◆ What this task involves: Copy out each line of the listing below where the string "cpol" appears.

◆ Input data:
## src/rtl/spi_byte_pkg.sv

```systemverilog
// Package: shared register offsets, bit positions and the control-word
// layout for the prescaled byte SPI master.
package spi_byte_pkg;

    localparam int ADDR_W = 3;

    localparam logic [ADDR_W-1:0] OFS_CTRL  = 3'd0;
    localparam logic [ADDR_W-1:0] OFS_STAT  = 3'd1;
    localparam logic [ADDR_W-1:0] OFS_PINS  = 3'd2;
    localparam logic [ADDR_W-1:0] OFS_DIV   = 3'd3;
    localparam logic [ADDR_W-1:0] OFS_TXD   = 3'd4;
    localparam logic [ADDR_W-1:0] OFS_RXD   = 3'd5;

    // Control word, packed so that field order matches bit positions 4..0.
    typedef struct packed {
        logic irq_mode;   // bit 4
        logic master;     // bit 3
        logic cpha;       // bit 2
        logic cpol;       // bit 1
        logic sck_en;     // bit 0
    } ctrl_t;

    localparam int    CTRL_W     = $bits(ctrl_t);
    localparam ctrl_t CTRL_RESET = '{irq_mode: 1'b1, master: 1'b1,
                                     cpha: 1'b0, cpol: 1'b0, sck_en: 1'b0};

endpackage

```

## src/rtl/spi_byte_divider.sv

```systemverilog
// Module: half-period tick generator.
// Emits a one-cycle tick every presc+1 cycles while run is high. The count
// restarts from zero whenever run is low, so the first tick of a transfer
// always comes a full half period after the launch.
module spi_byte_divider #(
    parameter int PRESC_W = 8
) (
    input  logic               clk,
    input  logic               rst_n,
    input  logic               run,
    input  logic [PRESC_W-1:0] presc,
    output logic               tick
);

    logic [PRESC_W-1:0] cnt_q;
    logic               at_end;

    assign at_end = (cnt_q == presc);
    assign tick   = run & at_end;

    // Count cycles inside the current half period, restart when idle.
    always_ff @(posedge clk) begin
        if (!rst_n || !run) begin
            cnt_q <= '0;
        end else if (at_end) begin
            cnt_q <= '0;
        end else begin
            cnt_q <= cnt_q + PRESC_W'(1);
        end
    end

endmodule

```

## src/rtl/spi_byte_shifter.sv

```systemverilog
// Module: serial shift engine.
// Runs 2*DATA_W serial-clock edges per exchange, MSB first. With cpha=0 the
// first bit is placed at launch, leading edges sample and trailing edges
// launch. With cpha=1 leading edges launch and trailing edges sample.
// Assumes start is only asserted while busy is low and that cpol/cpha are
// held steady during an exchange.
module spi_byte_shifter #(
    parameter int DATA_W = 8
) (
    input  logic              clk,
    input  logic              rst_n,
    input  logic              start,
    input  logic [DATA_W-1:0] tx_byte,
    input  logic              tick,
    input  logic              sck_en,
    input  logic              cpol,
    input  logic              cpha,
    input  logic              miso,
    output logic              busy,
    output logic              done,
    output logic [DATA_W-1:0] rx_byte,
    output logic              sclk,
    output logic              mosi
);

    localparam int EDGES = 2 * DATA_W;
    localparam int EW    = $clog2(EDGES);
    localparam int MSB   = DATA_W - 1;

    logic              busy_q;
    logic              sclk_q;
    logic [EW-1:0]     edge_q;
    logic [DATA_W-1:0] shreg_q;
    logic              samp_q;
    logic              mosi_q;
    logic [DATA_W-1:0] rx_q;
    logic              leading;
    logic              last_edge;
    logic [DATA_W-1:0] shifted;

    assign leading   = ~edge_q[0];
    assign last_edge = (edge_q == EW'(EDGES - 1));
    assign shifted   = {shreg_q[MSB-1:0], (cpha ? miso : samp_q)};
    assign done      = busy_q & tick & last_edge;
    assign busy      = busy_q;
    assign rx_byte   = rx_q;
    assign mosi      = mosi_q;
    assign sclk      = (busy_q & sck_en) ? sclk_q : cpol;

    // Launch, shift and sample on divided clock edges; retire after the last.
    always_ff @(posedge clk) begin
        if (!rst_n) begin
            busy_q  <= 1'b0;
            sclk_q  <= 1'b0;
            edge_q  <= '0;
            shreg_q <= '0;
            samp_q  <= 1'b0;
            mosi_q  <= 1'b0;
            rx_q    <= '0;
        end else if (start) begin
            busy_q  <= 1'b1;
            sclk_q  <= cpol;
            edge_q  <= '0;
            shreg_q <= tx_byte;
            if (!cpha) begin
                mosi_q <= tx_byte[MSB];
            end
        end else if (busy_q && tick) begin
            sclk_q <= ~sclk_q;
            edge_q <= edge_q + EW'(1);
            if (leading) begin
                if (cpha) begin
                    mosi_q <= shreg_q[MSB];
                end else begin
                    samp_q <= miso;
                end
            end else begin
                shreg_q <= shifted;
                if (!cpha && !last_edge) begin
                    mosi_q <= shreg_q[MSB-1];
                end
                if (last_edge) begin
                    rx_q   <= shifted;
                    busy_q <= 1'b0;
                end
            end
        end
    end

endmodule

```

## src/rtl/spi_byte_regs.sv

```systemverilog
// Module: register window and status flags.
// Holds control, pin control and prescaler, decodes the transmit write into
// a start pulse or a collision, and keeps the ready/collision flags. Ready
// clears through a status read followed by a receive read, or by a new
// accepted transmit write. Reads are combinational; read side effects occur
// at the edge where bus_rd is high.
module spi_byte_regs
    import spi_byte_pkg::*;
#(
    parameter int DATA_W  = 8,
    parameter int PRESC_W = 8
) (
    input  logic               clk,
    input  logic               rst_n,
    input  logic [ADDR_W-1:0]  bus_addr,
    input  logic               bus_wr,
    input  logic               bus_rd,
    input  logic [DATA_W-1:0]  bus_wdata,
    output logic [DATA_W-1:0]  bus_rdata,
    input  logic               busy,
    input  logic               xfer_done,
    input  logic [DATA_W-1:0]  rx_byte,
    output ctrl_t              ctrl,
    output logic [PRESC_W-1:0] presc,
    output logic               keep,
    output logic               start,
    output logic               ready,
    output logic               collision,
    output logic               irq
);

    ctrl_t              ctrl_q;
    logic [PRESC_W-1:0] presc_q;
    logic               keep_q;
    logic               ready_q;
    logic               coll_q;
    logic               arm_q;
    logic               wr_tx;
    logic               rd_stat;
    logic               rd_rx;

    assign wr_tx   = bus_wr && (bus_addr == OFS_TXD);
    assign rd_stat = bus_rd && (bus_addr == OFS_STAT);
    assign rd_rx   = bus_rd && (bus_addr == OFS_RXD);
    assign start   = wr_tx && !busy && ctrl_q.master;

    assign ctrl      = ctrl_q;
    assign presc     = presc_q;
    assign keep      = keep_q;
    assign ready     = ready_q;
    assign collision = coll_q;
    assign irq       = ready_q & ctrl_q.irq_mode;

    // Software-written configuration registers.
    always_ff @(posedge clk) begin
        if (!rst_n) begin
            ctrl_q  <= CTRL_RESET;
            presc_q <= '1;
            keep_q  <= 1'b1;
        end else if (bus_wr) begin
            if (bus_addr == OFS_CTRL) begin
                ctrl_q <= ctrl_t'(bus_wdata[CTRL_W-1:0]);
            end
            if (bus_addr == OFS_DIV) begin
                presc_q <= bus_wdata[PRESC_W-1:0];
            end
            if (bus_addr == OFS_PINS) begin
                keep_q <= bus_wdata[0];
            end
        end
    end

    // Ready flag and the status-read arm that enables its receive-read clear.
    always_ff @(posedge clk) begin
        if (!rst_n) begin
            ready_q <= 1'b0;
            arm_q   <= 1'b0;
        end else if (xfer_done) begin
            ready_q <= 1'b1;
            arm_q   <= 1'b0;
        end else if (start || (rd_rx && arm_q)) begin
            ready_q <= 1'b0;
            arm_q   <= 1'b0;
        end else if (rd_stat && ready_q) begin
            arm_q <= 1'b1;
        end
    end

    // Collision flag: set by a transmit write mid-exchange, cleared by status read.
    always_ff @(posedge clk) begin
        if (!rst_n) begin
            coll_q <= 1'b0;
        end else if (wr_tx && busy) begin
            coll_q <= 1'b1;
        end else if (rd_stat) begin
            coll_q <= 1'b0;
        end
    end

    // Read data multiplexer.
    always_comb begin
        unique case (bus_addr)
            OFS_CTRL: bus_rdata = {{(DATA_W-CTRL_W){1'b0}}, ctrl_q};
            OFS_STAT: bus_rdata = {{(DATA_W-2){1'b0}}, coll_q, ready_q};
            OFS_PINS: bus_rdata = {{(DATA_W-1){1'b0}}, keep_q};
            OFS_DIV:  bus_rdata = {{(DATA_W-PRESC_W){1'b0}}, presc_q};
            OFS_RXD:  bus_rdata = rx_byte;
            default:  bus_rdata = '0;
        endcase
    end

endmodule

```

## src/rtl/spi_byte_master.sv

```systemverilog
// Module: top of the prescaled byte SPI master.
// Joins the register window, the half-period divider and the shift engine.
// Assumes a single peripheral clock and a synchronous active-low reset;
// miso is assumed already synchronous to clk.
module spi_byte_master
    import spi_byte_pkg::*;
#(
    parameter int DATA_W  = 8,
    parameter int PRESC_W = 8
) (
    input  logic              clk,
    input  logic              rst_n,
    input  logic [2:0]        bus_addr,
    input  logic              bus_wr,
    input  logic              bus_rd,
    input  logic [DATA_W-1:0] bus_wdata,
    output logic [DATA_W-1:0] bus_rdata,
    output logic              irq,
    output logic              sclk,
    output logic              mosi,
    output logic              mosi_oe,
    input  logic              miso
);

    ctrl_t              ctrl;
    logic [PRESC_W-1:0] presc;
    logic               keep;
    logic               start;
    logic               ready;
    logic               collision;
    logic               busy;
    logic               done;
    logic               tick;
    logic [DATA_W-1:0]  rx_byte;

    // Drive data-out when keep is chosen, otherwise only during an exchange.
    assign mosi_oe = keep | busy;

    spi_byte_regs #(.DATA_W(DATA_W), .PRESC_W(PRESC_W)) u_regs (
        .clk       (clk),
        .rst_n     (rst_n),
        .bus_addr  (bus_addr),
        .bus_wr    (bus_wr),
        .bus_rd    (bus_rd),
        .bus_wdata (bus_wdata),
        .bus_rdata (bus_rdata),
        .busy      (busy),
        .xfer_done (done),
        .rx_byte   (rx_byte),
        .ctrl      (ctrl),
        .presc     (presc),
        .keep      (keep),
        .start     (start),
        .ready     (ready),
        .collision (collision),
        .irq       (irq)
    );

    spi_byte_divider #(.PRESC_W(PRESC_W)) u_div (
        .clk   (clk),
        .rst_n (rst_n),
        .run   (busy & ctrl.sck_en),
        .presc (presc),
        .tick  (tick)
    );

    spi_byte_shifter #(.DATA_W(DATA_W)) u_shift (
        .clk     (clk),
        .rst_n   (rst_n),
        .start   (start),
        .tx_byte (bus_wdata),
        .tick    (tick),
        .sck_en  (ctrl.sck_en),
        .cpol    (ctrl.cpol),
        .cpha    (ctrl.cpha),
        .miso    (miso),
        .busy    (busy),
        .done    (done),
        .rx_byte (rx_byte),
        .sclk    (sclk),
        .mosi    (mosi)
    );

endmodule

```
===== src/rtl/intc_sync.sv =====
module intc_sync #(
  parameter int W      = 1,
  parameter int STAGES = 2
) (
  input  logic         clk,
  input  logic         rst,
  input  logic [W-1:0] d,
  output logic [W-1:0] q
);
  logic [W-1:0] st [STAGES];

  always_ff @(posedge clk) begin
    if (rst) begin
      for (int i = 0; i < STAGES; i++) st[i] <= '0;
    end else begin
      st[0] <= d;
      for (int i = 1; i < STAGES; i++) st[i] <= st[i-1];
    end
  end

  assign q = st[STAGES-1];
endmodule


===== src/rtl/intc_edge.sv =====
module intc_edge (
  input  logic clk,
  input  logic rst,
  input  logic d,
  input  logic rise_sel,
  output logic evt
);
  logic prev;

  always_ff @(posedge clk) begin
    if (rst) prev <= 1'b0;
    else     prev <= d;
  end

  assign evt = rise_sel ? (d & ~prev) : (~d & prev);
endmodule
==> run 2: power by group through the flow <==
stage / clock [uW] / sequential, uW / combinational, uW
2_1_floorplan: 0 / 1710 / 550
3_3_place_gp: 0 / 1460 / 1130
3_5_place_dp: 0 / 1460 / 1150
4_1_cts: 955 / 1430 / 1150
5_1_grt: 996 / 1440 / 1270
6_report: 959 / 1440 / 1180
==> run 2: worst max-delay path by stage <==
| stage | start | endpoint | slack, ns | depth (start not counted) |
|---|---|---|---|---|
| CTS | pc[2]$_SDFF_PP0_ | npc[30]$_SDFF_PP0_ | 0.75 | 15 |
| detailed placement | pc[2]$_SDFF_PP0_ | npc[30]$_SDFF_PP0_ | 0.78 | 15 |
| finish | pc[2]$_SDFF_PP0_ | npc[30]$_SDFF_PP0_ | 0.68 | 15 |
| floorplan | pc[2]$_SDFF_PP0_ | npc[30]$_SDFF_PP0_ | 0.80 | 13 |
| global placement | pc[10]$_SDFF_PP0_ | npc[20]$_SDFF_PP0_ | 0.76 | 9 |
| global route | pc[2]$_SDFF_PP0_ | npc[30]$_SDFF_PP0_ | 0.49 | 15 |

◆ Expected output:
        logic cpol;       // bit 1
                                     cpha: 1'b0, cpol: 1'b0, sck_en: 1'b0};
// Assumes start is only asserted while busy is low and that cpol/cpha are
    input  logic              cpol,
    assign sclk      = (busy_q & sck_en) ? sclk_q : cpol;
            sclk_q  <= cpol;
        .cpol    (ctrl.cpol),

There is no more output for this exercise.